Curried Tofu Scramble
A simple and easy meal that functions in the breakfast set-up like any scrambled egg dish, takes the same amount of time and tastes better. I learned to make it at Family Camp at Farm & Wilderness Foundation, where it is used to feed a hundred people at a sitting. It can be used for any meal, but I often whip this up when I feel a hot morning meal is called for – like snowy dark school mornings.
1 medium onion
1 cup of mushrooms
1 pkg firm tofu
1 T toasted sesame oil
1 T curry powder
1 t garam masala
1 t cumin
1 t salt
soy sauce to taste
Get your onions sauteing in the spices. Cut the bar of tofu into two flatter halves, then cut into narrow strips along the width, and then cut those into thirds. You should end up with thin rectangles about 1 inch long. Press the water out (I just press with the flat of my knife) or if you don’t want to bother, throw it in and let the water cook out. Add the soy sauce right before serving. I go heavy on the cumin because I love it, but feel free to follow your own spice gods. My kids love this.
One of our favorite dishes as a family is hummus. And it is a great way not just to start this blog, but to start the New Year, because the round chickpeas are frequently cooked at the Jewish New Year to symbolize the circling around of the calendar. We come by our love of hummus honestly – two years ago we spent a school year in my husband’s hometown of Tel Aviv and had some of the best hummus in the known universe. However, there are several blogs devoted to the best hummus in Tel Aviv, so let’s move on the homemade version, which is surprisingly easy.
1 cup dry garbanzo beans (or 2.5 cooked)
2 cups cooking liquid (from beans)
1.5 cups sesame seeds, toasted until golden
2 garlic cloves
juice of 2 lemons
2 teaspoons salt
1 teaspoon cumin seeds
olive oil, paprika, parsley and toasted pignoli for garnish
Soak the garbanzo beans overnight, cook the next day with 1 teaspoon of Baking Soda and an Onion for an hour or until soft. In the Vitamix (topic for another post), blend the toasted sesame seeds, lemon juice, cooking liquid, garlic, salt and cumin seeds for 60 seconds. You will get a delicious tahini paste. Remove the onion from the garbanzo beans cooking pan, set 1/2 cup of whole beans aside. Add the rest of the beans to the Vitamix, and 60 seconds later the Hummus will be ready.

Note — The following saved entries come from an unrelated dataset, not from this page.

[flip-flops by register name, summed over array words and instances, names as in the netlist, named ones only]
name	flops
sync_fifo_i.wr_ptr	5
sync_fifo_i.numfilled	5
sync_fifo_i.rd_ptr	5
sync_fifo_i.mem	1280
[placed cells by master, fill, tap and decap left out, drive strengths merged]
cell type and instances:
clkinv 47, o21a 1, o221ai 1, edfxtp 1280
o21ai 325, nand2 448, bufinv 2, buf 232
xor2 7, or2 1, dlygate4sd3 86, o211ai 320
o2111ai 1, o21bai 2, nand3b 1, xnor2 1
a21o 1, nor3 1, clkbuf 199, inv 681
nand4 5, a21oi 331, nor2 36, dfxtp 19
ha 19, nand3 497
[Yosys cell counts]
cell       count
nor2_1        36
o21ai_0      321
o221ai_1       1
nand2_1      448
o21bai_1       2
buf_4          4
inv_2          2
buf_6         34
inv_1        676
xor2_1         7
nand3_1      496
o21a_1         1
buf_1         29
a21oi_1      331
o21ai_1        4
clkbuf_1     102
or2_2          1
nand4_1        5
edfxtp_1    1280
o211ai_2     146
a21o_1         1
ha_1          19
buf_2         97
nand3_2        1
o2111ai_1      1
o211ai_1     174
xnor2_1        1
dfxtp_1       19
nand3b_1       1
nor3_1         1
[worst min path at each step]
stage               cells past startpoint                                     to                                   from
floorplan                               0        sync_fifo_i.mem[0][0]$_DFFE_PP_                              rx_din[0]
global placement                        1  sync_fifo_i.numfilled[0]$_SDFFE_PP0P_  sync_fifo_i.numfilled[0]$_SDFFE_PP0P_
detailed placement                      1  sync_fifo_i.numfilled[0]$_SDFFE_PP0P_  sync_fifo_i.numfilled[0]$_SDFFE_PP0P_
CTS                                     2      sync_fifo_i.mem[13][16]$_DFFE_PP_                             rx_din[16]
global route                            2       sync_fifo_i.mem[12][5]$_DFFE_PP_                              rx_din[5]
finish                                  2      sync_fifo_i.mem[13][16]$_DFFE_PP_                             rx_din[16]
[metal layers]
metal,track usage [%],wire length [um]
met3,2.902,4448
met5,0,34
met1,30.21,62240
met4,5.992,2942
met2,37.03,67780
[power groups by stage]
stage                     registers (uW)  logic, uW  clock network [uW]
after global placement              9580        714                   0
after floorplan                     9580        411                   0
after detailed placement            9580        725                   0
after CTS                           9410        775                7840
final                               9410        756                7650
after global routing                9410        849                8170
[config.mk]
export PLATFORM = sky130hd
export DESIGN_NAME = ca_align_ctrl
export DESIGN_NICKNAME = d
export VERILOG_FILES = /design/src/hdl/ca_cfg_pkg.sv /design/src/hdl/ca_state_pkg.sv /design/src/hdl/ca_align_ctrl.sv
export SDC_FILE = /design/constraint.sdc
export NUM_CORES = 1
export LEC_CHECK = 0
export ABC_CLOCK_PERIOD_IN_PS = 4830
export BUFFER_PORTS_ARGS = -buffer_cell sky130_fd_sc_hd__buf_2
export CAP_MARGIN = 20
export CORE_AREA = 3 3 40 42
export CTS_BUF_LIST = sky130_fd_sc_hd__clkbuf_2
export DETAILED_ROUTE_END_ITERATION = 10
export DIE_AREA = 0 0 43 45
export SETUP_SLACK_MARGIN = 0.15
export SYNTH_ARGS = -nofsm -noshare
export SYNTH_HDL_FRONTEND = slang
export SYNTH_SLANG_ARGS = --single-unit
[constraint.sdc]
create_clock -name com_clk -period 4.83 [get_ports com_clk]
set_clock_uncertainty 0.15 [all_clocks]
set_input_delay 0.966 -clock com_clk [delete_from_list [all_inputs] [get_ports com_clk]]
set_output_delay 0.966 -clock com_clk [all_outputs]
set_load 0.01 [all_outputs]
[src/hdl/ca_cfg_pkg.sv]
/*
 * Channel alignment configuration
 * Channel count, word geometry and RX alignment FIFO sizing shared by
 * the receive datapath and its controller
 */

package ca_cfg_pkg;

  ////////////////////////////////////////
  // Channel geometry
  ////////////////////////////////////////
  localparam int NUM_CHANNELS     = 4;   // Parallel die-to-die channels
  localparam int BITS_PER_CHANNEL = 80;  // Word width per channel
  localparam int MARKER_BIT       = 79;  // Alignment marker position in a word

  ////////////////////////////////////////
  // RX alignment FIFO sizing
  ////////////////////////////////////////
  localparam int AD_WIDTH   = 4;             // FIFO address bits
  localparam int FIFO_CNT_W = AD_WIDTH + 1;  // Fill counts and thresholds, 0 to 16

  // Entry count, sized like the fill count so compares stay even
  localparam logic [FIFO_CNT_W-1:0] FIFO_DEPTH = FIFO_CNT_W'(1 << AD_WIDTH);

endpackage

[src/hdl/ca_state_pkg.sv]
/*
 * Channel alignment control and status encodings
 * Controller state values and bit positions of the sticky status vector
 */

package ca_state_pkg;

  // Alignment controller states
  typedef enum logic [1:0] {
    CA_IDLE    = 2'd0,  // FIFOs held in soft reset
    CA_HUNT    = 2'd1,  // Discarding words ahead of the marker
    CA_FILL    = 2'd2,  // Building skew margin
    CA_ALIGNED = 2'd3   // Common pops, aligned output
  } ca_align_state_e;

  ////////////////////////////////////////
  // Sticky status vector
  ////////////////////////////////////////
  localparam int STAT_W             = 3;
  localparam int STAT_OVERFLOW_BIT  = 0;  // Word dropped on a full FIFO
  localparam int STAT_FULL_HIT_BIT  = 1;  // Fill reached full threshold
  localparam int STAT_ALIGN_ERR_BIT = 2;  // Markers disagreed on a common pop

endpackage

[src/hdl/ca_align_ctrl.sv]
/*
 * Channel alignment controller
 * Discards pre-marker words per channel, waits for fill margin, then
 * pops all channels together and watches the popped markers agree.
 */

module ca_align_ctrl
  (
  input  logic com_clk,
  input  logic rst_n,
  input  logic align_en,
  input  logic rd_empty    [ca_cfg_pkg::NUM_CHANNELS],
  input  logic head_marker [ca_cfg_pkg::NUM_CHANNELS],
  input  logic fifo_pempty [ca_cfg_pkg::NUM_CHANNELS],
  output logic fifo_pop    [ca_cfg_pkg::NUM_CHANNELS],
  output logic soft_reset,
  output logic rx_dout_valid,
  output logic rx_align_done,
  output logic align_start,
  output logic marker_err
  );

  ca_state_pkg::ca_align_state_e state_q;
  ca_state_pkg::ca_align_state_e state_d;

  logic align_en_q;   // For the rising edge
  logic all_ready;    // No channel empty
  logic all_marker;   // Every head is a marker
  logic any_marker;
  logic any_pempty;   // Some channel still short of margin

  ////////////////////////////////////////
  // Cross-channel reductions
  ////////////////////////////////////////
  always_comb
  begin
    all_ready  = 1'b1;
    all_marker = 1'b1;
    any_marker = 1'b0;
    any_pempty = 1'b0;
    for (int i = 0; i < ca_cfg_pkg::NUM_CHANNELS; i++)
    begin
      all_ready  = all_ready & ~rd_empty[i];
      all_marker = all_marker & head_marker[i];  // Implies non-empty
      any_marker = any_marker | head_marker[i];
      any_pempty = any_pempty | fifo_pempty[i];
    end
  end

  ////////////////////////////////////////
  // Next state and outputs
  ////////////////////////////////////////
  always_comb
  begin
    state_d       = state_q;
    soft_reset    = 1'b0;
    rx_dout_valid = 1'b0;
    align_start   = 1'b0;
    marker_err    = 1'b0;
    for (int i = 0; i < ca_cfg_pkg::NUM_CHANNELS; i++)
      fifo_pop[i] = 1'b0;

    case (state_q)
      ca_state_pkg::CA_IDLE:
      begin
        soft_reset = 1'b1;  // Keep every FIFO empty
        if (align_en && !align_en_q)
        begin
          state_d     = ca_state_pkg::CA_HUNT;
          align_start = 1'b1;  // Clears sticky status
        end
      end
      ca_state_pkg::CA_HUNT:
      begin
        // Drop heads that are present but not markers
        for (int i = 0; i < ca_cfg_pkg::NUM_CHANNELS; i++)
          fifo_pop[i] = ~rd_empty[i] & ~head_marker[i];
        if (all_marker)
          state_d = ca_state_pkg::CA_FILL;
      end
      ca_state_pkg::CA_FILL:
      begin
        if (!any_pempty)
          state_d = ca_state_pkg::CA_ALIGNED;  // Skew margin reached
      end
      ca_state_pkg::CA_ALIGNED:
      begin
        if (all_ready)
        begin
          rx_dout_valid = 1'b1;  // Common pop
          for (int i = 0; i < ca_cfg_pkg::NUM_CHANNELS; i++)
            fifo_pop[i] = 1'b1;
          if (any_marker && !all_marker)
          begin
            marker_err = 1'b1;
            state_d    = ca_state_pkg::CA_HUNT;  // Realign on next common marker
          end
        end
      end
      default: state_d = ca_state_pkg::CA_IDLE;
    endcase

    if (!align_en)
      state_d = ca_state_pkg::CA_IDLE;  // Disable overrides any state
  end

  always_ff @(posedge com_clk)
  begin
    if (!rst_n)
    begin
      state_q    <= ca_state_pkg::CA_IDLE;
      align_en_q <= 1'b0;
    end
    else
    begin
      state_q    <= state_d;
      align_en_q <= align_en;
    end
  end

  assign rx_align_done = (state_q == ca_state_pkg::CA_ALIGNED);

endmodule

* Word level (Yosys, flattened, before mapping)
Index checks and enable logic that the tools add are counted.
** Storage, ports and cells
- Output and inout port bits :: 9
- Word-level logic and storage cells :: 57
- Input bits :: 15
- Flip-flop bits (word level) :: 3
** Operators by class
- Bitwise gates (word level) :: 24
- Equal/unequal tests :: 8
- Reductions and logical operators :: 7
- Muxes and demuxes :: 16
** Operators by type and width (number)
- 1-bit bitwise AND :: 10
- 2-bit two-way mux :: 5
- 1-bit two-way mux :: 8
- 1-bit inverter :: 8
- 2-bit one-hot mux with 4 select lines :: 1
- 4-bit one-hot mux with 2 select lines :: 1
- 2-bit != test, second input constant :: 3
- 1-bit OR :: 6
- 5-bit AND reduction :: 1
- 2-bit equality test, second input constant :: 2
- 4-bit two-way mux :: 1
- 2-bit by 1-bit != test with 1-bit output, second input constant :: 2
- 2-bit by 1-bit equality test with 1-bit output, second input constant :: 1
- 1-bit logical AND :: 2
- 1-bit zero test :: 2
- 2-bit zero test :: 1
- 2-bit AND reduction :: 1

* Logic depth before layout (Yosys ltp)
Gate-level depths: netlist (run 1).
- Depth after elaboration :: 8
- Mapped depth :: 6
- Gate-level depth less buffers :: 6

* Worst setup path before layout (run 1)
Ideal clock, no wire load.
- Path type :: input -> output
- Start point :: in rd_empty[2] in the netlist's numbering
- End point :: out marker_err
- Stages on the path :: 4
- Path buffers :: 0
- Path slack :: 1964 ps
- Arrival :: 1750 ps
- Required time :: 3714 ps
- Cell sequence :: nor4_1 -> nand2_1 -> inv_1 -> and3_1
** On the way
- Word-level cells in the longest chain between the ends :: 6
** RTL lines
- from (decl) :: RTL line ca_align_ctrl.sv:12 : input logic rd_empty [ca_cfg_pkg::NUM_CHANNELS],
- 1-bit inverter :: RTL line ca_align_ctrl.sv:43 : all_ready = all_ready & ~rd_empty[i];
- 1-bit bitwise AND (3 in series) :: RTL line ca_align_ctrl.sv:43
- 1-bit two-way mux :: RTL line ca_align_ctrl.sv:88 : if (all_ready)
- 1-bit two-way mux :: RTL line ca_align_ctrl.sv:63 : case (state_q)
- to (decl) :: RTL line ca_align_ctrl.sv:20 : output logic marker_err
No other way between the ends.

* Worst setup path in the final report (run 1)
Same ends and word-level chain as after synthesis.

==> results of run 1 <==
kinds of logic (layout without fill, tap and decap cells):
logic type | after synthesis | after routing | share of synthesized area [%]
AND/OR/NAND/NOR | 18 | 18 | 30.7
adder cells (fa/ha/maj) | 5 | 5 | 21.0
AO/OA/AOI/OAI | 9 | 9 | 21.9
flip-flops | 3 | 3 | 20.2
buffers and inverters | 5 | 32 | 6.30
worst min path at each step:
| stage | start | end | slack, ns | depth (start not counted) |
|---|---|---|---|---|
| after floorplan | state_q[0] | state_q[0] | 0.35 | 2 |
| after global placement | state_q[0] | state_q[0] | 0.38 | 2 |
| after detailed placement | state_q[0] | state_q[0] | 0.39 | 2 |
| after CTS | state_q[0] | state_q[0] | 0.39 | 2 |
| after global routing | state_q[1] | state_q[1] | 0.43 | 2 |
| final | state_q[0] | state_q[0] | 0.39 | 2 |
registers in the layout (all words and copies together), names as in the netlist:
register	cells
state_q	2
align_en_q	1
through the flow:
step           hold WS, ns  area [µm²]  power [mW]
2_1_floorplan        0.353         298      0.0370
3_3_place_gp         0.378         432      0.0470
3_5_place_dp         0.388         432      0.0474
4_1_cts              0.395         452      0.0839
5_1_grt              0.429         452      0.0888
6_report             0.386         452      0.0809
layer usage:
layer | track usage [%] | wire length, µm | part of all wire, % | vias up
li1 | - | - | - | 193
met1 | 9.11 | 342 | 44 | 153
met2 | 14.4 | 363 | 46 | 15
met3 | 1.99 | 79 | 10 | 0
met4 | 7.23 | 0 | 0 | 0
met5 | 0 | 0 | 0 | -
critical path: stages:
cell	delay, ns
buf_2	0.10
nor4_1	0.35
nand2_1	0.19
inv_1	0.09
and3_1	0.13
buf_2	0.12
final cells by class:
type	instances	area, µm²	area share (%)
Sequential cell	3	60.1	13.3
Inverter	5	18.8	4.16
Multi-Input combinational cell	32	219	48.5
Clock buffer	4	20.0	4.43
Tap cell	15	18.8	4.16
Timing Repair Buffer	23	115	25.5
placed cells by master, fill, tap and decap left out:
cell      count
a21boi_1      1
a221o_1       1
a31oi_1       1
and2_1        1
and3_1        1
buf_2        23
clkbuf_2      4
dfxtp_1       3
ha_1          5
inv_1         5
nand2_1       6
nand2b_1      3
nand4_1       1
nor2_1        3
nor4_1        1
o211ai_1      1
o21ai_0       3
o31ai_1       1
o41a_1        1
or3_1         1
or4_1         1
power breakdown:
part / internal (mW) / leakage (nW) / switching (mW) / total, mW
Clock: 0.0218 / 0.0166 / 0.0124 / 0.0342
Combinational: 0.0101 / 0.218 / 0.00977 / 0.0198
Sequential: 0.0260 / 0.0246 / 0.000834 / 0.0268
Total: 0.0579 / 0.260 / 0.0230 / 0.0809
==> results by group, run 1 <==
Routing
  – Routed Antenna Nets: 0
  – Wirelength per Cell: 9.57 µm
  – DR vias: 361
  – First DRT Iteration DRCs: 2
  – Vias/cell: 4.40
  – Detailed Routing Iterations Pass 1: 2
  – Total Wirelength: 785 µm
  – Final routed DRC violation total: 0

Floorplan
  – Core box area: 1280 µm²
  – Die W: 43 µm
  – Initial Util: 23.2%
  – Die area: 1940 µm²
  – I/O pins: 24
  – Die height: 45 µm
  – Row count: 13

Critical path
  – R2r setup slk: 3.03 ns
  – Crit path from: rd_empty[2]
  – CP endpoint: marker_err
  – Crit end category: output pin
  – Worst r2r path cells: 5
  – R2r endpoint: state_q[0]
  – Req. time, crit path: 3.71 ns
  – Startpoint class of the critical path: primary input
  – Crit Reg-Reg Startpoint: state_q[1]
  – WS Path Type: in2out
  – Critical path peak fanout: 5
  – Arrival @ worst endpoint: 1.95 ns

STA
  – Min Tclk post-route: 3.07 ns
  – Final period util: 63.5%
  – Pins Over Slew Limit: 0
  – Final setup vio count: 0
  – Worst slew pin tran: 0.330 ns
  – Relative slew slack: 77.8%
  – Final setup margin: 1.76 ns
  – RSZ-0062 raised after global routing: no
  – Achievable Freq: 326 MHz
  – Setup TNS: 0 ns
  – Hold Vio Cnt, Final: 0

Finish
  – Area Overhead vs Synth: 51.7%
  – Ant. Diodes: 0
  – Fin util: 35.2%
  – Fraction of layout instances using a drive strength above 1: 40.3%
  – Filler cell count in the final layout: 150
  – Non-Filler Instances: 82
  – Final #Nets: 88

Synth
  – FFs w/ async S/R, synth: 0%
  – Cell variety after synth: 19
  – Ys Warns: 0
  – Synth top area cells: ha_1 (21%), dfxtp_1 (20%), nand2_1 (7.6%)
  – Seq cells post-synth: 3
  – Post-synth EDFFs: 0
  – Syn_area_per_cell: 7.44 µm²
  – Leading area contributor after synthesis: ha_1
  – Synth top cells by count: nand2_1 (6), ha_1 (5), inv_1 (5)
  – Synthesized net count: 60
  – Top-area cell type share of the netlist area: 21.0%
  – Seq/Total Area, Yosys: 20.2%
  – Mapped cell area: 298 µm²
  – Top-count cell post-synth: nand2_1
  – Ys flop type: dfxtp_1
  – Post-Synthesis Cells: 40

Clock tree
  – Root Driver: clkbuf_2
  – Number of clock buffers inserted by TritonCTS: 3
  – Post-cts sizing count: 0
  – CTS Hold Bufs: 0
  – CTS Sinks: 3
  – Skew-Pair Late Insertion Delay: 0.20 ns
  – Clock transition at path regs: 0.04 ns
  – TritonCTS clock tree: built
  – Clock buffer depth: 2
  – H-tree lvl count: 1
  – Post-CTS Setup Repair Bufs: 0

Power and ir drop
  – Leakage power: 0.260 nW
  – Pwr/cell area: 179 nW/µm²
  – Worst VDD drop: 0.0912 mV

GRT
  – Grt total ovfl: 0
  – Antenna violations before repair: 0
  – Total Routing Usage GR: 8.56%
  – Vias in the first global route: 326
  – Global-route wire length before repair: 1.24 mm
  – Largest net degree at the start of global routing: 6

Placement
  – IO Port Bufs: 23
  – Gpl congestion: 0.804
  – Pre-CTS setup slack: 1.74 ns
  – Detail Placement HPWL: 673 µm
  – Placed Instances: 78

Outcome
  – Outcome: complete, no violations

Job
  – Maxcap violations: 0

Min path
  – Min-delay worst type: reg2reg
Power figures use the tool's default switching activity.
==> run 2: changes to the inputs <==
--- a/config.mk
+++ b/config.mk
@@ -5,7 +5,8 @@
 export SDC_FILE = /design/constraint.sdc
 export NUM_CORES = 1
 export LEC_CHECK = 0
-export ABC_CLOCK_PERIOD_IN_PS = 4830
+export ABC_AREA = 1
+export ABC_CLOCK_PERIOD_IN_PS = 2590
 export BUFFER_PORTS_ARGS = -buffer_cell sky130_fd_sc_hd__buf_2
 export CAP_MARGIN = 20
 export CORE_AREA = 3 3 40 42
==> constraint.sdc (replaced) <==
create_clock -name com_clk -period 2.59 [get_ports com_clk]
set_clock_uncertainty 0.15 [all_clocks]
set_input_delay 0.518 -clock com_clk [delete_from_list [all_inputs] [get_ports com_clk]]
set_output_delay 0.518 -clock com_clk [all_outputs]
set_load 0.01 [all_outputs]
==> results by group, run 2 <==
GRT
  – Global-route wire length before repair: 1.28 mm (+2.7%)
  – Total Routing Usage GR: 8.65% (+0.090 points)
  – Vias in the first global route: 348 (+6.7%)
  – Grt total ovfl: 0 (unchanged)
  – Largest net degree at the start of global routing: 6 (unchanged)
  – Antenna violations before repair: 0 (unchanged)

Floorplan
  – Die area: 1940 µm² (unchanged)
  – Row count: 13 (unchanged)
  – I/O pins: 24 (unchanged)
  – Die W: 43 µm (unchanged)
  – Die height: 45 µm (unchanged)
  – Initial Util: 26.1% (+2.9 points)
  – Core box area: 1280 µm² (unchanged)

Critical path
  – Crit end category: output pin
  – Worst r2r path cells: 8 (+3)
  – Worst path cell trace: inv_1 -> ha_1 -> clkinv_2 -> o31ai_1 -> buf_2
  – Crit Reg-Reg Startpoint: state_q[0]
  – Delay-heaviest family, CP: buffers and inverters
  – Req. time, crit path: 1.92 ns (-1.79 ns)
  – R2r endpoint: state_q[0]
  – Startpoint class of the critical path: flop
  – Critical path peak fanout: 5 (unchanged)
  – CP max stage delay: 0.33 ns (-0.02 ns)
  – WS Path Type: reg2out
  – R2r setup slk: 1.17 ns (-1.86 ns)
  – Slowest stage cell, crit path: dfxtp_1
  – Arrival @ worst endpoint: 1.27 ns (-0.68 ns)
  – Buf/Inv on CP: 3 (unchanged)

Finish
  – Highest-count cells in the layout ignoring fill and taps: buf_2 (23), nor2_1 (11), nand2_1 (9)
  – Filler cell count in the final layout: 140 (-6.7%)
  – Ant. Diodes: 0 (unchanged)
  – Finished Cell Area: 489 µm² (+8.3%)
  – Top Registers: state_q x2, align_en_q x1
  – Fraction of layout instances using a drive strength above 1: 40.5% (+0.21 points)
  – Area occupied by registers: 60.1 µm² (unchanged)
  – Max reg flops: 2 (unchanged)
  – Most common cell after layout, fill and taps aside: buf_2
  – Multi-input gate area: 244 µm² (+11%)
  – Area Overhead vs Synth: 45.9%
  – Reg with most FFs: state_q
  – Final #Nets: 100 (+14%)

Synth
  – Top-area cell type share of the netlist area: 18.7% (-2.4 points)
  – Syn_area_per_cell: 6.45 µm² (-13%)
  – Top-count cell post-synth: nor2_1
  – Mapped cell area: 335 µm² (+13%)
  – Synth top cells by count: nor2_1 (11), nand2_1 (9), inv_1 (7), ha_1 (5), o31ai_1 (4)
  – Leading area contributor after synthesis: ha_1
  – Cell variety after synth: 15 (-4)
  – Synthesized net count: 72 (+20%)
  – Seq/Total Area, Yosys: 17.9% (-2.3 points)
  – Post-Synthesis Cells: 52 (+30%)
  – Ys flop type: dfxtp_1
  – Seq cells post-synth: 3 (unchanged)
  – Ys Warns: 0 (unchanged)
  – FFs w/ async S/R, synth: 0% (unchanged)
  – Post-synth EDFFs: 0 (unchanged)
  – Synth top area cells: ha_1 (19%), dfxtp_1 (18%), nor2_1 (12%)

Clock tree
  – TritonCTS clock tree: built
  – Clock buffer depth: 2 (unchanged)
  – H-tree lvl count: 1 (unchanged)
  – Number of clock buffers inserted by TritonCTS: 3 (unchanged)
  – Clock transition at path regs: 0.04 ns (about the same)
  – Root Driver: clkbuf_2
  – CTS Hold Bufs: 0 (unchanged)
  – CTS Sinks: 3 (unchanged)
  – Post-CTS Setup Repair Bufs: 0 (unchanged)
  – Post-cts sizing count: 0 (unchanged)
  – Skew-Pair Late Insertion Delay: 0.19 ns (about the same)

STA
  – Hold Vio Cnt, Final: 0 (unchanged)
  – Min Tclk post-route: 1.94 ns
  – RSZ-0062 raised after global routing: no
  – Final setup vio count: 0 (unchanged)
  – Relative slew slack: 87.3% (+9.5 points)
  – Worst slew pin tran: 0.190 ns (-0.140 ns)
  – Final period util: 74.9%
  – Pins Over Slew Limit: 0 (unchanged)
  – Hold slack: 0.389 ns (+0.00325 ns)
  – Setup TNS: 0 ns (unchanged)
  – Final setup margin: 0.651 ns (-1.11 ns)
  – Achievable Freq: 516 MHz

Min path
  – Hold Crit Depth: 2 (unchanged)
  – Hold EP: state_q[1]
  – Hold Crit Start: state_q[1]
  – Min-delay worst type: reg2reg

Placement
  – Detail Placement HPWL: 700 µm (+4.1%)
  – Pre-CTS setup slack: 0.646 ns (-1.09 ns)
  – Cell Area, Placed: 469 µm² (+8.7%)
  – IO Port Bufs: 23 (unchanged)
  – Gpl congestion: 0.722 (-10%)

Power and ir drop
  – Pwr/cell area: 362 nW/µm² (+100%)
  – Leakage power: 0.274 nW (+5.7%)
  – Worst VDD drop: 0.201 mV (+120%)

Job
  – Maxcap violations: 0 (unchanged)

Routing
  – Wirelength per Cell: 8.32 µm (-13%)
  – Detailed Routing Iterations Pass 1: 2 (unchanged)
  – DR vias: 390 (+8.0%)
  – Final routed DRC violation total: 0 (unchanged)
  – First DRT Iteration DRCs: 7 (+5)
  – Routed Antenna Nets: 0 (unchanged)
  – Total Wirelength: 782 µm (-0.38%)
  – Vias/cell: 4.15 (-5.8%)

Outcome
  – Outcome: complete, no violations
[run 2: cell types whose count changed in the layout (fill, tap and decap cells not counted), moves of 2 or more]
cell	delta
a21oi_1	+2
inv_1	+2
nand2_1	+3
nand2_2	+2
nand2b_1	-3
nand3_1	+3
nor2_1	+8
o21ai_0	-3
o31ai_1	+3
[run 2: layout make-up]
class / instances / area share [%]
Tap cell: 15 / 3.84
Sequential cell: 3 / 12.3
Inverter: 8 / 6.39
Timing Repair Buffer: 23 / 23.5
Clock buffer: 4 / 4.09
Multi-Input combinational cell: 41 / 49.9
[run 2: worst reg2reg max path, stage by stage, from the launching register on]
cell and delay (ns):
dfxtp_1 0.39, inv_1 0.08, ha_1 0.22, o21ai_1 0.10, nand2_2 0.08, nor2_4 0.11, nand3_1 0.09, nand2_1 0.06
nor2_1 0.03
[run 2: kinds of logic after synthesis]
| family | Yosys count | synth area share (%) |
|---|---|---|
| AOI/OAI and AO/OA | 7 | 13.4 |
| DFF | 3 | 17.9 |
| and+or+nand+nor | 29 | 40.7 |
| adders and majority gates | 5 | 18.7 |
| buffers and inverters | 8 | 9.33 |
[run 2: power by group]
part / internal, mW / switching (mW)
combinational: 0.0290 / 0.0337
sequential: 0.0499 / 0.00332
clock: 0.0407 / 0.0202
total: 0.120 / 0.0573
[run 2: layer usage]
metal  part of all wire (%)  track usage, %  vias to the layer above
li1                       -               -                      219
met1                     37            8.41                      169
met2                     60            16.8                        2
met3                    2.2            2.79                        0
met4                      0            3.61                        0
met5                      0               0                        -
[run 2: how the worst max path moves through the flow]
stage | start | endpoint | slack (ns) | depth (start not counted)
after floorplan | state_q[1] | fifo_pop[1] | 0.91 | 4
after global placement | rd_empty[0] | fifo_pop[3] | 0.68 | 6
after detailed placement | rd_empty[2] | fifo_pop[0] | 0.65 | 6
after CTS | state_q[1] | fifo_pop[1] | 0.63 | 5
after global routing | state_q[1] | fifo_pop[3] | 0.52 | 5
final | state_q[1] | fifo_pop[1] | 0.65 | 5
[run 2: stage by stage]
step	std cells	utilization (%)	power, mW
2_1_floorplan	52	-	0.0936
3_3_place_gp	90	36.5	0.117
3_5_place_dp	90	36.5	0.118
4_1_cts	94	38.1	0.182
5_1_grt	94	38.1	0.194
6_report	94	38.1	0.177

Put the mixture into a bowl, swirl the top with a spatula to make spiral grooves, pour a little olive oil, sprinkle whole beans, pignoli and paprika. We sometimes make homemade pita, but you can buy pita everywhere – or we cut veggies for dipping. This does not resemble store bought hummus in the least and is absolutely delicious.
When people hear we are vegans they often ask me how I feed my children, or say, “I could do it for myself, but my family would never go for it!” This blog is the explanation. It is a record of all the wonderful foods and recipes we discover, invent and evolve as a family. But most of all, it is food made into visible love.